What more needs to be written about one of the greatest pop songs of all time? Not much, to be honest, and I already wrote a lot about it here. Usually my ‘Very Best’ Awards are dished out in the heat of the moment (see the next song in this list as proof), but I knew ‘The Winner Takes It All’ would be one of them as soon as I started writing this blog.

‘My Camera Never Lies’, by Bucks Fizz – #1 for 1 week in April 1982

From two all-time classics, to Bucks Fizz’s forgotten final number one. I can still justify picking it, as this is very sophisticated pop, from a band most people only remember as one of Eurovision’s cheesiest winners (a category for which the competition is unimaginably fierce…) Read my reasons for doing so here. And yet, seriously, this is one of the ten best number ones of the eighties?? No Michael Jackson, no Madonna… but Bucks Fizz? To which I say, yes! Why the hell not?? (Though perhaps I should have chosen ‘The Land of Make Believe’ instead…)

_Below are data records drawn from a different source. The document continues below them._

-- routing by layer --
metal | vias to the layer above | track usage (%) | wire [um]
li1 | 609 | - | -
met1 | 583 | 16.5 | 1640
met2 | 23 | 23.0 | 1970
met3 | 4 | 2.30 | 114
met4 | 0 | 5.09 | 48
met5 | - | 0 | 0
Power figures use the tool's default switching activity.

‘Total Eclipse of the Heart’, by Bonnie Tyler – #1 for 2 weeks in March 1983

Turn around… The ’80s was very much the decade of ‘bigger is better’, and you don’t get much bigger or better than this power ballad. The first of the great eighties power ballads? That’s up for debate, but it’s certainly one of the very best. Tyler gives a performance of total commitment, unwilling to be eclipsed by the ridiculousness of the song, and yet she seems fully aware that she’s helming something quite ludicrous (other over-earnest balladeers, take note). I named this as runner-up, ahead of ‘Billie Jean’ no less, to the record below… Read my original post here.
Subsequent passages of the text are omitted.